Irving Epstein is the Henry F. Fischbach Professor of Chemistry and Howard Hughes Medical Institute Professor at Brandeis University, where he previously served as Dean of Arts and Sciences and as Provost and Senior Vice President for Academic Affairs.
Professor Epstein's research is on dynamics of nonlinear chemical systems, particularly oscillatory chemical reactions, spatial pattern formation, dynamical systems, and applications to neurobiology. Epstein experimentally and theoretically investigates Turing structures and chemical wave patterns, which are thought to be mechanisms of spatial pattern formation in fields ranging from biology to geology.
Epstein's research team was the first to design a new chemical oscillator. They are especially interested in studying the phenomena that occur when multiple oscillators are put together, such as when the coupling of two systems separately at a steady state causes them to start oscillating, or when two oscillatory systems couple so as to stop oscillating (“oscillator death”).

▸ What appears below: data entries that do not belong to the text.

<file path="config.mk">
export PLATFORM = sky130hd
export DESIGN_NAME = pc_sequencer
export DESIGN_NICKNAME = d
export VERILOG_FILES = /design/src/rtl/pc_sequencer.sv
export SDC_FILE = /design/constraint.sdc
export NUM_CORES = 1
export LEC_CHECK = 0
export CAP_MARGIN = 20
export CORE_MARGIN = 2
export CORE_UTILIZATION = 49
export CTS_BUF_LIST = sky130_fd_sc_hd__clkbuf_4 sky130_fd_sc_hd__clkbuf_8 sky130_fd_sc_hd__clkbuf_16
export DETAILED_ROUTE_END_ITERATION = 12
export HOLD_SLACK_MARGIN = 0.05
export PLACE_DENSITY = 0.95
export REMOVE_ABC_BUFFERS = 1
export SLEW_MARGIN = 20
export SYNTH_ARGS = -nofsm -noshare
export SYNTH_HDL_FRONTEND = slang
export SYNTH_SLANG_ARGS = --single-unit
</file>
<file path="constraint.sdc">
create_clock -name clk -period 5.1 [get_ports clk]
set_input_delay 1.275 -clock clk [delete_from_list [all_inputs] [get_ports clk]]
set_output_delay 1.275 -clock clk [all_outputs]
set_load 0.02 [all_outputs]
</file>
<file path="src/rtl/enemy_shot_arb_pkg.sv">
// Shared game constants: VGA timing, the enemy-shot state encoding and the
// pseudo-random generator definition used to pick a shooting column.
package enemy_shot_arb_pkg;

    localparam int VGA_H_ACTIVE = 640;
    localparam int VGA_H_FRONT  = 16;
    localparam int VGA_H_SYNC   = 96;
    localparam int VGA_H_BACK   = 48;
    localparam int VGA_V_ACTIVE = 480;
    localparam int VGA_V_FRONT  = 10;
    localparam int VGA_V_SYNC   = 2;
    localparam int VGA_V_BACK   = 33;

    typedef enum logic [1:0] {
        IDLE   = 2'd0,
        WAIT   = 2'd1,
        SELECT = 2'd2,
        FIRE   = 2'd3
    } shot_state_e;

    // x^8 + x^6 + x^5 + x^4 + 1 in a left-shifting Fibonacci register taps bits 7,5,4,3.
    localparam logic [7:0] LFSR_SEED = 8'hA5;
    localparam logic [7:0] LFSR_TAPS = 8'b1011_1000;

    function automatic logic lfsr_feedback(input logic [7:0] state);
        return ^(state & LFSR_TAPS);
    endfunction

endpackage

</file>
<file path="src/rtl/enemy_shot_arb_lfsr8.sv">
// Free-running 8-bit Fibonacci LFSR; the nonzero seed keeps it on the
// 255-state maximal cycle so it never locks up at zero.
module lfsr8 (
    input  logic       clk,
    input  logic       rst,
    output logic [7:0] q
);
    import enemy_shot_arb_pkg::*;

    logic [7:0] r_q;

    // Advance once per clock, independent of the game tick.
    always_ff @(posedge clk) begin
        if (rst) begin
            r_q <= LFSR_SEED;
        end else begin
            r_q <= {r_q[6:0], lfsr_feedback(r_q)};
        end
    end

    assign q = r_q;

endmodule

</file>
<file path="src/rtl/enemy_shot_arb.sv">
// Enemy shot arbiter: after a tick-based cooldown, picks a random live invader
// column and the lowest free bullet engine, then issues a one-cycle launch.
module enemy_shot_arb #(
    parameter int NUM_COLS       = 11,
    parameter int NUM_SLOTS      = 2,
    parameter int COOLDOWN_TICKS = 40
) (
    input  logic                 clk,
    input  logic                 rst,
    input  logic                 tick,
    input  logic                 game_run,
    input  logic [NUM_COLS-1:0]  col_alive,
    input  logic [NUM_SLOTS-1:0] slot_done,
    output logic [NUM_SLOTS-1:0] fire,
    output logic [3:0]           fire_col,
    output logic [NUM_SLOTS-1:0] slot_busy
);
    import enemy_shot_arb_pkg::*;

    localparam int             CD_W    = $clog2(COOLDOWN_TICKS + 1);
    localparam logic [CD_W-1:0] CD_LOAD = CD_W'(COOLDOWN_TICKS);

    shot_state_e          r_state;
    logic [CD_W-1:0]      r_cooldown;
    logic [3:0]           r_start;
    logic [NUM_SLOTS-1:0] r_fire;
    logic [3:0]           r_fire_col;
    logic [NUM_SLOTS-1:0] r_busy;

    logic [7:0]           w_lfsr;
    logic                 w_lfsr_ok;
    logic [4:0]           w_start_sum;
    logic [3:0]           w_start_red;
    logic [NUM_COLS-1:0]  w_rot;
    logic                 w_col_found;
    logic [4:0]           w_offset;
    logic [4:0]           w_col_sum;
    logic [3:0]           w_col;
    logic [NUM_SLOTS-1:0] w_slot_mask;
    logic                 w_any_free;

    lfsr8 u_lfsr (
        .clk (clk),
        .rst (rst),
        .q   (w_lfsr)
    );

    // Fold the random nibble into the column range for the search start point.
    always_comb begin
        w_lfsr_ok   = |w_lfsr;
        w_start_sum = {1'b0, w_lfsr[3:0]};
        if (w_start_sum >= 5'(NUM_COLS)) begin
            w_start_red = 4'(w_start_sum - 5'(NUM_COLS));
        end else begin
            w_start_red = w_lfsr[3:0];
        end
    end

    // Rotate alive columns so the start sits at bit 0; the lowest set bit is the wrap-around first hit.
    always_comb begin
        w_rot       = NUM_COLS'({col_alive, col_alive} >> r_start);
        w_col_found = 1'b0;
        w_offset    = 5'd0;
        for (int k = NUM_COLS - 1; k >= 0; k--) begin
            w_col_found = w_col_found | w_rot[k];
            w_offset    = w_rot[k] ? 5'(k) : w_offset;
        end
        w_col_sum = 5'(r_start) + w_offset;
        if (w_col_sum >= 5'(NUM_COLS)) begin
            w_col = 4'(w_col_sum - 5'(NUM_COLS));
        end else begin
            w_col = 4'(w_col_sum);
        end
    end

    // Lowest-indexed free bullet engine as a one-hot mask.
    always_comb begin
        w_any_free  = ~&r_busy;
        w_slot_mask = '0;
        for (int s = NUM_SLOTS - 1; s >= 0; s--) begin
            w_slot_mask = r_busy[s] ? w_slot_mask : (NUM_SLOTS'(1) << s);
        end
    end

    // Control FSM with registered launch outputs and slot ownership.
    always_ff @(posedge clk) begin
        if (rst) begin
            r_state    <= IDLE;
            r_cooldown <= '0;
            r_start    <= 4'd0;
            r_fire     <= '0;
            r_fire_col <= 4'd0;
            r_busy     <= '0;
        end else begin
            r_fire     <= '0;
            r_fire_col <= 4'd0;
            r_busy     <= r_busy & ~slot_done;
            if (!game_run) begin
                r_state <= IDLE;
                r_busy  <= '0;
            end else begin
                case (r_state)
                    IDLE: begin
                        r_state    <= WAIT;
                        r_cooldown <= CD_LOAD;
                        r_busy     <= '0;
                    end
                    WAIT: begin
                        if (r_cooldown == '0) begin
                            // A dead generator would be a fault; hold rather than fire from it.
                            if (w_any_free && (|col_alive) && w_lfsr_ok) begin
                                r_state <= SELECT;
                                r_start <= w_start_red;
                            end else begin
                                r_state <= WAIT;
                            end
                        end else if (tick) begin
                            r_cooldown <= r_cooldown - CD_W'(1);
                        end else begin
                            r_cooldown <= r_cooldown;
                        end
                    end
                    SELECT: begin
                        r_state <= FIRE;
                        if (w_col_found && (|w_slot_mask)) begin
                            r_fire     <= w_slot_mask;
                            r_fire_col <= w_col;
                            r_busy     <= (r_busy & ~slot_done) | w_slot_mask;
                            r_cooldown <= CD_LOAD;
                        end else begin
                            r_cooldown <= r_cooldown;
                        end
                    end
                    FIRE: begin
                        r_state <= WAIT;
                    end
                    default: begin
                        r_state <= IDLE;
                    end
                endcase
            end
        end
    end

    assign fire      = r_fire;
    assign fire_col  = r_fire_col;
    assign slot_busy = r_busy;

endmodule
</file>
<file path="config.mk">
export PLATFORM = sky130hd
export DESIGN_NAME = enemy_shot_arb
export DESIGN_NICKNAME = d
export VERILOG_FILES = /design/src/rtl/enemy_shot_arb_pkg.sv /design/src/rtl/enemy_shot_arb_lfsr8.sv /design/src/rtl/enemy_shot_arb.sv
export SDC_FILE = /design/constraint.sdc
export NUM_CORES = 1
export LEC_CHECK = 0
export CORE_MARGIN = 2
export CORE_UTILIZATION = 35
export CTS_BUF_LIST = sky130_fd_sc_hd__clkbuf_8
export DETAILED_ROUTE_END_ITERATION = 12
export GPL_TIMING_DRIVEN = 0
export SKIP_LAST_GASP = 1
export SYNTH_ARGS = -nofsm -noshare
export SYNTH_HDL_FRONTEND = slang
export SYNTH_SLANG_ARGS = --single-unit
</file>
<file path="constraint.sdc">
create_clock -name clk -period 6.6 [get_ports clk]
set_clock_uncertainty 0.15 [all_clocks]
set_input_delay 1.32 -clock clk [delete_from_list [all_inputs] [get_ports clk]]
set_output_delay 1.32 -clock clk [all_outputs]
set_load 0.01 [all_outputs]
</file>
# [Yosys cells after proc, flatten, opt, wreduce, memory -nomap -nowiden]
# Index checks and enable logic that the tools add are counted.
[classes] add_sub_neg=4 n_lt_le_gt_ge=2 n_eq_ne=7 shift=1 n_mux=24 bitwise=16 n_reduce_logical=17
[ops] cell="4-bit 2-to-1 mux" count=13
[ops] cell="22-bit by 4-bit >> shifter with 11-bit output" count=1
[ops] cell="6-bit 2-to-1 mux" count=3
[ops] cell="6-bit one-hot mux with 3 select lines" count=1
[ops] cell="11-bit OR reduction" count=1
[ops] cell="2-bit 2-to-1 mux" count=5
[ops] cell="1-bit OR" count=10
[ops] cell="2-bit != test (second input constant)" count=4
[ops] cell="8-bit OR reduction" count=1
[ops] cell="8-bit XOR reduction" count=1
[ops] cell="4-bit subtractor (second input constant)" count=2
[ops] cell="6-bit logical NOT" count=1
[ops] cell="2-bit one-hot mux with 3 select lines" count=1
[ops] cell="2-bit OR reduction" count=3
[ops] cell="6-bit by 1-bit subtractor with 6-bit output (second input constant)" count=1
[ops] cell="4-bit by 4-bit adder with 5-bit output" count=1
[ops] cell="5-bit by 4-bit greater-or-equal comparator with 1-bit output (second input constant)" count=1
[ops] cell="5-bit AND reduction" count=1
[ops] cell="2-bit == test (second input constant)" count=2
[ops] cell="4-bit greater-or-equal comparator (second input constant)" count=1
[ops] cell="2-bit one-hot mux with 2 select lines" count=1
[ops] cell="4-bit AND reduction" count=1
[ops] cell="4-bit OR reduction" count=1
[ops] cell="1-bit logical AND" count=3
[ops] cell="other kinds (9)" count=11
[totals] register_bits=28 wordCells=78

# [Depth between registers and ports, before layout]
# Gate-level depths: netlist of the first run.
[depth] depth_word=15 depth_mapped=19 depth_no_buf=16

# [Cells and area by module]
# A second synthesis of the first run with hierarchy kept.
[hier_totals] hier_cells=273 area_unflattened_um2=2403.6
[by_module_without_submodules] module="enemy_shot_arb" n_inst=1 cells_per_inst=254 area_per_inst_um2=2167.1 seq_area_each_um2=400.4
[by_module_without_submodules] module="lfsr8" n_inst=1 cells_per_inst=19 area_per_inst_um2=236.5 seq_area_each_um2=160.2

# [Worst setup path before layout of the first run]
# No wires, ideal clock.
[synth_path] kind="input to register" start="input port col_alive[8]" end="register r_fire_col[1] (netlist: fire_col[1])" setup_time_ns=0.120 t_arrival_ns=4.349 setup_slack_ns=1.981 path_stages=17 path_cell_list="clkbuf_1 -> mux4_2 -> mux2_2 -> a211oi_1 -> o21ai_0 -> o2111a_1 -> o211a_1 -> o31ai_1 -> ha_1 -> fa_1 -> ha_1 -> inv_1 -> o21ai_0 -> nand2_1 -> nand2_1 -> mux2i_1 -> nor2_1"
[synth_via] elab_chain_cells=15
[synth_lines] item="start: declaration" line_no="enemy_shot_arb.sv:12" text="input logic [NUM_COLS-1:0] col_alive,"
[synth_lines] item="22-bit by 4-bit >> shifter with 11-bit output (*)" line_no="enemy_shot_arb.sv:61" text="w_rot = NUM_COLS'({col_alive, col_alive} >> r_start);"
[synth_lines] item="4-bit 2-to-1 mux (11 in series)" line_no="enemy_shot_arb.sv:66" text="w_offset = w_rot[k] ? 5'(k) : w_offset;"
[synth_lines] item="4-bit by 4-bit adder with 5-bit output" line_no="enemy_shot_arb.sv:68" text="w_col_sum = 5'(r_start) + w_offset;"
[synth_lines] item="4-bit subtractor or 5-bit by 4-bit greater-or-equal comparator with 1-bit output (tied branches)" line_no="enemy_shot_arb.sv:70, enemy_shot_arb.sv:69"
[synth_lines] item="4-bit 2-to-1 mux" line_no="enemy_shot_arb.sv:69" text="if (w_col_sum >= 5'(NUM_COLS)) begin"
[synth_lines] item="end signal: assignment" line_no="enemy_shot_arb.sv:127" text="r_fire_col <= w_col;"
[synth_lines] item="end: declaration" line_no="enemy_shot_arb.sv:27" text="logic [3:0] r_fire_col;"
# Mark *: on every way between the ends. The rest lies on a longest branch, timed or not.
# A chain may end at the register's enable or synchronous reset.

# [Worst setup path after layout of the first run]
[layout_path] start="input port col_alive[4]" end="register r_fire_col[1] (netlist: fire_col[1])"
# Same word-level chain as after synthesis.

Current areas of focus in the Epstein group include elucidating the role of cross-diffusion in pattern formation in chemical, biological and social systems, and building arrays of coupled chemical oscillators that can generate chemomechanical transduction or perform simple computational functions.
Recent papers:
A. Kaminaga, V. K. Vanag, and I. R. Epstein, A reaction–diffusion memory device, Angewandte Chemie 45, 3087-3089; published online as 10.1002/anie.200600400
V. K. Vanag, and I. R. Epstein, Design and control of patterns in reaction-diffusion systems, Chaos 18, 026107; published online as 10.1063/1.2900555
M. Toiya, H. O. González-Ochoa, V. K. Vanag, S. Fraden, and I. R. Epstein, Synchronization of chemical micro-oscillators, Physical Chemistry Letters 1, 1241–1246; published online as 10.1021/jz100238u
V. K. Vanag and I. R. Epstein, From the Cover: Segmented spiral waves in a reaction-diffusion system, PNAS 100: 14635-14638; published online before print as 10.1073/pnas.2534816100.